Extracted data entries
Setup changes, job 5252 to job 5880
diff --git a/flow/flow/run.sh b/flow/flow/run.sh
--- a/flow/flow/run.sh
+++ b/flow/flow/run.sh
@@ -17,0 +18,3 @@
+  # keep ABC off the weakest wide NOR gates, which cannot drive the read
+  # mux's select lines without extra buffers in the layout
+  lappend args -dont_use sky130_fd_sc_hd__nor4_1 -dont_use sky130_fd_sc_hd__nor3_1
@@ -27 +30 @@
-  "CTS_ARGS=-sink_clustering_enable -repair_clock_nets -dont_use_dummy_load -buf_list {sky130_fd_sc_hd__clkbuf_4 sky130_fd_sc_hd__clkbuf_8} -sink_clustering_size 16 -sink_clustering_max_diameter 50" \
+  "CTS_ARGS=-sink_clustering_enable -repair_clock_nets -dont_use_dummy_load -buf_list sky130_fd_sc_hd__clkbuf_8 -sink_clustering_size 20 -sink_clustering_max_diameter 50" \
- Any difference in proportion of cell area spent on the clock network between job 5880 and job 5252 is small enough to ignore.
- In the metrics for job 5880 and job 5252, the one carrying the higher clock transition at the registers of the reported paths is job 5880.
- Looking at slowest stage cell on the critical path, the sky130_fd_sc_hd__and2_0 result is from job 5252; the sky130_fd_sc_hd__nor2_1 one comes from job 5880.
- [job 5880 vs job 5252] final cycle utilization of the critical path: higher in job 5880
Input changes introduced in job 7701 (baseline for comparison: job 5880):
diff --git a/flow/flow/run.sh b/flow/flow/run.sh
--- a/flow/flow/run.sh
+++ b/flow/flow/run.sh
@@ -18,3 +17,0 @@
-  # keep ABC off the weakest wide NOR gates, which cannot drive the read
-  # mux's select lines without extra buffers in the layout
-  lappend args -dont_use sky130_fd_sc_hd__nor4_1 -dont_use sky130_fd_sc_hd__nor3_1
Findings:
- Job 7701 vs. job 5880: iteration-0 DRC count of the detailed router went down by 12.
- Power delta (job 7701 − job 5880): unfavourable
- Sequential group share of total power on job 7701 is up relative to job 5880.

WHAT THE TASK ASKS
Print the lines above, unchanged, from the start of the records to the line with "-sink_clustering_size 16 -sink_clustering_max_diameter", including that final line.

ANSWER BOX
Setup changes, job 5252 to job 5880
diff --git a/flow/flow/run.sh b/flow/flow/run.sh
--- a/flow/flow/run.sh
+++ b/flow/flow/run.sh
@@ -17,0 +18,3 @@
+  # keep ABC off the weakest wide NOR gates, which cannot drive the read
+  # mux's select lines without extra buffers in the layout
+  lappend args -dont_use sky130_fd_sc_hd__nor4_1 -dont_use sky130_fd_sc_hd__nor3_1
@@ -27 +30 @@
-  "CTS_ARGS=-sink_clustering_enable -repair_clock_nets -dont_use_dummy_load -buf_list {sky130_fd_sc_hd__clkbuf_4 sky130_fd_sc_hd__clkbuf_8} -sink_clustering_size 16 -sink_clustering_max_diameter 50" \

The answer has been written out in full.